In any case, what brought me to downtown Winchester was the pursuit of more details for the sequel to The Secret of Their Midnight Tears, specifically June 1-8, 1943. I ventured to the Stewart Bell Archives Room at Handley Library and found the microfilm that I needed from the Winchester Star.
Combing old newspapers is fascinating for several reasons. The ads are always fun. Tomatoes were $.22 per pound and there were ads for Marvels cigarettes and Spur, “The Cola Drink.” I have never heard of these last two products.
The copy for the movie ads are either dramatic or hilarious, at least to me. The June 5th ad for The More The Merrier starring Jean Arthur, Joel McCrae, and Charles Coburn, read, “Can they put a ceiling on ‘that old feeling’? Don’t give it another thought . . . They’ll never ration romance!” The movie, which plays on TCM is about the housing shortage in Washington, DC. The Andrews Sisters were starring in How’s About It, which not even I knew was ever produced, and virtually every star at Paramount appeared in Star Spangled Rhythm including Bob Hope, Bing Crosby, Veronica Lake, Paulette Goddard, Dorothy Lamour, and about 20 other very big names of the day. Featured songs include “That Old Black Magic,” “Hit the Road to Dreamland,” and “I’m Doing It For Defense.” This last is sung by Betty Hutton who is fast becoming one of my favorite performers from that era and probably deserves a post of her own.

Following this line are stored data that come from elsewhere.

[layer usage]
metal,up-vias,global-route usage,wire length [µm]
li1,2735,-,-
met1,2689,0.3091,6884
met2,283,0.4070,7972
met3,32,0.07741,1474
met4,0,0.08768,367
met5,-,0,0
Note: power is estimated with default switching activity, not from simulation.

Of course, there were the news stories, many of which were grim then and now. Striking coal miners were threatening the war effort and bringing threats upon themselves from President Roosevelt, while black ordnance workers in St. Louis were refusing to work under white foremen.
The Allies were close to invading Italy (which would begin on September 3rd). Another war-related headline proclaimed, “Warsaw Ghetto Nearly Wiped Out By Germans.” The sub-headings noted that 2,000 had been shot, 3,000 had died in the flames, and 14,000 had been “deported.” We now know what being “deported” from the Warsaw ghetto truly meant.

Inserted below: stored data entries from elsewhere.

**src/logic/dpc_cfg.svh**
```systemverilog
`ifndef DPC_CFG_SVH
`define DPC_CFG_SVH
// Register word addresses on the plain register port.
`define DPC_ADDR_ERR 8'h00
`define DPC_ADDR_STAT 8'h04
`define DPC_ADDR_CFG 8'h08
`define DPC_ADDR_LEN 8'h0C
`define DPC_ADDR_REL 8'h2C
`define DPC_ADDR_IRQ_STAT 8'h10
`define DPC_ADDR_IRQ_EN 8'h14
`define DPC_ADDR_IRQ_CLR 8'h18
// Error register bit positions.
`define DPC_ERR_SUM 0
`define DPC_ERR_FRAME 1
`define DPC_ERR_PROLOG 2
`define DPC_ERR_SUBFRAME 4
`define DPC_ERR_REL 7
`define DPC_ERR_SNR 8
`define DPC_ERR_PERM 9
// Status register field positions.
`define DPC_ST_BUSY 1
`define DPC_ST_ERR 2
`define DPC_ST_WAIT_LO 3
`define DPC_ST_HALT 10
`define DPC_ST_MAP 11
`define DPC_ST_SUB_LO 12
`define DPC_ST_ITER_LO 16
`define DPC_ST_SNR_LO 21
`define DPC_ST_CRC 23
`define DPC_ST_TOP_LO 24
// Parameter limits.
`define DPC_SNR_MAX 16'd100
`define DPC_REL_MIN 16'd40
`define DPC_REL_SP12 16'd128
`define DPC_REL_SP3_MIN 16'd65
`define DPC_SUBF_MAX 16'd5114
`define DPC_PRO_MIN 16'd4
`define DPC_PRO_MAX 16'd48
`define DPC_FSA_MIN 16'd40
`define DPC_FSA_MAX 16'd20730
`define DPC_FSP12_MIN 16'd256
`define DPC_FSP_MAX 16'd20480
`define DPC_FSP3_MIN 16'd128
// Reset values.
`define DPC_STAT_RST 32'h0000_0000
`endif

```
**src/logic/dpc_pkg.sv**
```systemverilog
package dpc_pkg;
	typedef logic [15:0] dpc_len_t;
	typedef logic [1:0] dpc_variant_t;
endpackage

```
**src/logic/dpc_chk_if.sv**
```systemverilog
`timescale 1ns/1ps
// Parameters in, error bits out, between top and checker.
interface dpc_chk_if;
	import dpc_pkg::*;
	logic shared_mode;
	dpc_variant_t variant;
	logic perm_load;
	dpc_len_t frame_len;
	dpc_len_t subframe_len;
	dpc_len_t prolog_len;
	dpc_len_t rel_len;
	dpc_len_t rel_win;
	dpc_len_t snr_thr;
	logic [9:0] err;
	modport top(output shared_mode, variant, perm_load, frame_len, subframe_len, prolog_len,
		rel_len, rel_win, snr_thr, input err);
	modport chk(input shared_mode, variant, perm_load, frame_len, subframe_len, prolog_len,
		rel_len, rel_win, snr_thr, output err);
endinterface

```
**src/logic/dpc_param_chk.sv**
```systemverilog
`timescale 1ns/1ps
`include "dpc_cfg.svh"
// Combinational parameter checker.
module dpc_param_chk
	import dpc_pkg::*;
(
	// Parameters and result.
	dpc_chk_if.chk c
);
	logic sp12;
	logic sp3;
	assign sp12 = c.shared_mode && (c.variant == 2'd1 || c.variant == 2'd2);
	assign sp3 = c.shared_mode && (c.variant == 2'd3);
	// Per-field checks; summary is the OR of all of them.
	always_comb begin
		c.err = '0;
		c.err[`DPC_ERR_PERM] = c.shared_mode && c.perm_load;
		c.err[`DPC_ERR_SNR] = c.snr_thr > `DPC_SNR_MAX;
		c.err[`DPC_ERR_REL] = (c.rel_len < `DPC_REL_MIN) || (sp12 && c.rel_win != `DPC_REL_SP12)
			|| (sp3 && c.rel_win < `DPC_REL_SP3_MIN);
		c.err[`DPC_ERR_SUBFRAME] = c.subframe_len > `DPC_SUBF_MAX;
		c.err[`DPC_ERR_PROLOG] = c.prolog_len < `DPC_PRO_MIN || c.prolog_len > `DPC_PRO_MAX;
		if (!c.shared_mode) begin
			c.err[`DPC_ERR_FRAME] = c.frame_len < `DPC_FSA_MIN || c.frame_len > `DPC_FSA_MAX;
		end else if (sp3) begin
			c.err[`DPC_ERR_FRAME] = c.frame_len < `DPC_FSP3_MIN || c.frame_len > `DPC_FSP_MAX;
		end else if (sp12) begin
			c.err[`DPC_ERR_FRAME] = c.frame_len < `DPC_FSP12_MIN || c.frame_len > `DPC_FSP_MAX
				|| c.frame_len[7:0] != 8'h00;
		end else begin
			c.err[`DPC_ERR_FRAME] = 1'b0;
		end
		c.err[`DPC_ERR_SUM] = |c.err[9:1];
	end
endmodule

```
**src/logic/dpc_regs.sv**
```systemverilog
// The plain strobed port and the register offsets were left to the implementer.
`timescale 1ns/1ps
`include "dpc_cfg.svh"
// Contract
// - Shared mode with permutation-load flag set raises error bit 9.
// - Error bit 7 set when reliability length below 40.
// - Shared mode variant 1 or 2: bit 7 when window differs from 128.
// - Shared mode variant 3: bit 7 when window below 65.
// - Error bit 4 set when subframe length exceeds 5114.
// - Error bit 2 set when prolog below 4 or above 48.
// - Standalone: bit 1 when frame below 40 or above 20730.
// - Shared variant 1/2: bit 1 when frame outside 256..20480 or not multiple of 256.
// - Shared variant 3: bit 1 when frame below 128 or above 20480.
// - Error bit 0 set whenever any parameter error exists.
// - Error bits 6-5 and 3 read zero, writes ignored.
// - Status word read-only, reset zero, fixed field layout.
// - Any parameter error raises the host interrupt when its enable bit is set.
// - Status bits 9..3 show the seven buffer-wait flags.
// - Status bit 1 is high when MAP state nonzero.
module dpc_regs
	import dpc_pkg::*;
(
	// Clock and reset.
	input wire logic mclk_i,
	input wire logic rst_i,
	// Register port.
	input wire logic [7:0] addr_i,
	input wire logic [31:0] wdata_i,
	input wire logic wr_i,
	input wire logic rd_i,
	output logic [31:0] rdata_o,
	// Decoder state inputs.
	input wire logic [3:0] top_fsm_state_i,
	input wire logic crc_pass_i,
	input wire logic [1:0] map_quality_result_i,
	input wire logic [4:0] iter_i,
	input wire logic [3:0] substate_i,
	input wire logic map_active_i,
	input wire logic debug_halted_i,
	input wire logic [3:0] map_state_i,
	input wire logic awaiting_outparam_read_i,
	input wire logic awaiting_decision_read_i,
	input wire logic awaiting_extrinsic_read_i,
	input wire logic awaiting_apriori_write_i,
	input wire logic awaiting_symbol_write_i,
	input wire logic awaiting_permutation_write_i,
	input wire logic awaiting_config_write_i,
	// Interrupt.
	output logic irq_o
);
	// ---------------------------------------------------------------
	// Configuration registers
	// ---------------------------------------------------------------
	logic shared_processing_mode_q;
	dpc_variant_t variant_q;
	logic perm_load_q;
	dpc_len_t prolog_q;
	dpc_len_t snr_q;
	dpc_len_t frame_q;
	dpc_len_t subframe_q;
	dpc_len_t rel_q;
	dpc_len_t reliability_window_len_q;
	logic [31:0] decoder_error_flags_q;
	logic [31:0] decoder_status_q;
	logic [9:0] irq_stat_q;
	logic [9:0] irq_en_q;
	logic [9:0] err_new;
	logic [9:0] err_rise;

	dpc_chk_if chk_bus ();

	// Software writes the parameter words.
	always_ff @(posedge mclk_i) begin
		if (rst_i) begin
			shared_processing_mode_q <= 1'b0;
			variant_q <= 2'd0;
			perm_load_q <= 1'b0;
			prolog_q <= 16'h0000;
			snr_q <= 16'h0000;
			frame_q <= 16'h0000;
			subframe_q <= 16'h0000;
			rel_q <= 16'h0000;
			reliability_window_len_q <= 16'h0000;
		end else if (wr_i) begin
			if (addr_i == `DPC_ADDR_CFG) begin
				shared_processing_mode_q <= wdata_i[0];
				variant_q <= wdata_i[2:1];
				perm_load_q <= wdata_i[3];
				prolog_q <= {10'h000, wdata_i[9:4]};
				snr_q <= wdata_i[31:16];
			end else if (addr_i == `DPC_ADDR_LEN) begin
				frame_q <= wdata_i[15:0];
				subframe_q <= wdata_i[31:16];
			end else if (addr_i == `DPC_ADDR_REL) begin
				rel_q <= wdata_i[15:0];
				reliability_window_len_q <= wdata_i[31:16];
			end
		end
	end

	// ---------------------------------------------------------------
	// Checker hookup
	// ---------------------------------------------------------------
	assign chk_bus.shared_mode = shared_processing_mode_q;
	assign chk_bus.variant = variant_q;
	assign chk_bus.perm_load = perm_load_q;
	assign chk_bus.frame_len = frame_q;
	assign chk_bus.subframe_len = subframe_q;
	assign chk_bus.prolog_len = prolog_q;
	assign chk_bus.rel_len = rel_q;
	assign chk_bus.rel_win = reliability_window_len_q;
	assign chk_bus.snr_thr = snr_q;
	assign err_new = chk_bus.err;

	dpc_param_chk u_chk (
		.c(chk_bus.chk)
	);

	// Registered error word; reserved bits forced to zero.
	// reserved bits zero
	always_ff @(posedge mclk_i) begin
		if (rst_i) begin
			decoder_error_flags_q <= 32'h0000_0000;
		end else begin
			decoder_error_flags_q <= {22'h00_0000, err_new[9:7], 2'b00, err_new[4], 1'b0,
				err_new[2:0]};
		end
	end

	// ---------------------------------------------------------------
	// Status word
	// ---------------------------------------------------------------
	// status capture
	always_ff @(posedge mclk_i) begin
		if (rst_i) begin
			decoder_status_q <= `DPC_STAT_RST;
		end else begin
			decoder_status_q <= {4'h0, top_fsm_state_i, crc_pass_i, map_quality_result_i,
				iter_i, substate_i, map_active_i, debug_halted_i,
				awaiting_outparam_read_i, awaiting_decision_read_i,
				awaiting_extrinsic_read_i, awaiting_apriori_write_i,
				awaiting_symbol_write_i, awaiting_permutation_write_i,
				awaiting_config_write_i, decoder_error_flags_q[`DPC_ERR_SUM],
				map_state_i != 4'h0, 1'b0};
		end
	end

	// ---------------------------------------------------------------
	// Interrupts
	// ---------------------------------------------------------------
	assign err_rise = decoder_error_flags_q[9:0] & ~irq_stat_q;

	// Sticky event bits; a new error wins over a clear in the same cycle.
	// error interrupt
	always_ff @(posedge mclk_i) begin
		if (rst_i) begin
			irq_stat_q <= 10'h000;
		end else begin
			if (wr_i && addr_i == `DPC_ADDR_IRQ_CLR) begin
				irq_stat_q <= (irq_stat_q & ~wdata_i[9:0]) | decoder_error_flags_q[9:0];
			end else begin
				irq_stat_q <= irq_stat_q | err_rise;
			end
		end
	end

	// Enable register.
	always_ff @(posedge mclk_i) begin
		if (rst_i) begin
			irq_en_q <= 10'h000;
		end else if (wr_i && addr_i == `DPC_ADDR_IRQ_EN) begin
			irq_en_q <= wdata_i[9:0];
		end
	end

	assign irq_o = |(irq_stat_q & irq_en_q);

	// ---------------------------------------------------------------
	// Read port
	// ---------------------------------------------------------------
	// Read data stand one cycle after the strobe; unmapped reads zero.
	always_ff @(posedge mclk_i) begin
		if (rst_i) begin
			rdata_o <= 32'h0000_0000;
		end else if (rd_i) begin
			unique case (addr_i)
				`DPC_ADDR_ERR: rdata_o <= decoder_error_flags_q;
				`DPC_ADDR_STAT: rdata_o <= decoder_status_q;
				`DPC_ADDR_CFG: rdata_o <= {snr_q, 6'h00, prolog_q[5:0], perm_load_q,
					variant_q, shared_processing_mode_q};
				`DPC_ADDR_LEN: rdata_o <= {subframe_q, frame_q};
				`DPC_ADDR_REL: rdata_o <= {reliability_window_len_q, rel_q};
				`DPC_ADDR_IRQ_STAT: rdata_o <= {22'h00_0000, irq_stat_q};
				`DPC_ADDR_IRQ_EN: rdata_o <= {22'h00_0000, irq_en_q};
				default: rdata_o <= 32'h0000_0000;
			endcase
		end else begin
			rdata_o <= 32'h0000_0000;
		end
	end

	// Buffer-wait inputs in status bit order, for the wait-flag check.
	logic [6:0] wait_flags;
	assign wait_flags = {awaiting_outparam_read_i, awaiting_decision_read_i,
		awaiting_extrinsic_read_i, awaiting_apriori_write_i, awaiting_symbol_write_i,
		awaiting_permutation_write_i, awaiting_config_write_i};
endmodule

```
**config.mk**
```make
export PLATFORM = sky130hd
export DESIGN_NAME = dpc_regs
export DESIGN_NICKNAME = d
export VERILOG_FILES = /design/src/logic/dpc_pkg.sv /design/src/logic/dpc_chk_if.sv /design/src/logic/dpc_param_chk.sv /design/src/logic/dpc_regs.sv
export VERILOG_INCLUDE_DIRS = /design/src /design/src/logic
export SDC_FILE = /design/constraint.sdc
export NUM_CORES = 1
export LEC_CHECK = 0
export ABC_AREA = 1
export BUFFER_PORTS_ARGS = -buffer_cell sky130_fd_sc_hd__buf_2
export CAP_MARGIN = 10
export CORE_MARGIN = 5
export CORE_UTILIZATION = 40
export DETAILED_ROUTE_END_ITERATION = 7
export SETUP_SLACK_MARGIN = 0.1
export SYNTH_ARGS = -nofsm -noshare
export SYNTH_HDL_FRONTEND = slang
export SYNTH_SLANG_ARGS = --single-unit
```
**constraint.sdc**
```tcl
create_clock -name mclk_i -period 1.2 [get_ports mclk_i]
set_input_delay 0.18 -clock mclk_i [delete_from_list [all_inputs] [get_ports mclk_i]]
set_output_delay 0.18 -clock mclk_i [all_outputs]
set_load 0.02 [all_outputs]
```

The Zoot Suit riots in Los Angeles were covered, one headline proclaiming, “Sailors, Soldiers Strip Zooters of Bizarre Clothing.” Yes, the Cherry Poppin’ Daddies’ song details a real event.

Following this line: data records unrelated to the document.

===== config.mk =====
export PLATFORM = sky130hd
export DESIGN_NAME = sleep_mode_clock_gating
export DESIGN_NICKNAME = d
export VERILOG_FILES = /design/src/core/sleep_gate_pkg.sv /design/src/core/sleep_mode_clock_gating.sv /design/src/core/unit_gate_cell.sv
export VERILOG_INCLUDE_DIRS = /design/src /design/src/core
export SDC_FILE = /design/constraint.sdc
export NUM_CORES = 1
export LEC_CHECK = 0
export ABC_CLOCK_PERIOD_IN_PS = 3310
export BUFFER_PORTS_ARGS = -buffer_cell sky130_fd_sc_hd__buf_2
export CORE_MARGIN = 3
export CORE_UTILIZATION = 49
export CTS_CLUSTER_SIZE = 14
export DETAILED_ROUTE_END_ITERATION = 6
export PLACE_DENSITY = 0.94
export SYNTH_ARGS = -nofsm -noshare
export SYNTH_HDL_FRONTEND = slang
export SYNTH_SLANG_ARGS = --single-unit

===== constraint.sdc =====
create_clock -name clk_i -period 3.31 [get_ports clk_i]
set_clock_uncertainty 0.05 [all_clocks]
set_input_delay 0 -clock clk_i [delete_from_list [all_inputs] [get_ports clk_i]]
set_output_delay 0 -clock clk_i [all_outputs]
set_load 0.01 [all_outputs]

Perhaps most interesting was a small, page-two article by the Associated Press that was no more than 5 column inches long. Headlined, “Axis Warns of Invasion Costs” the article led with the fact that “German Army experts, taking a long and careful look at the chances of [an] Anglo-American invasion of Europe, acknowledged today that such landings might be carried out successfully, but only at heavy cost to the invaders.” Those experts felt that a Mediterranean invasion point, or certain points in Norway would most likely be the target. The date was June 3, 1943. One year and three days later, the German Army experts were proven correct in at least their first assertion, and the story would be front-page news all over America.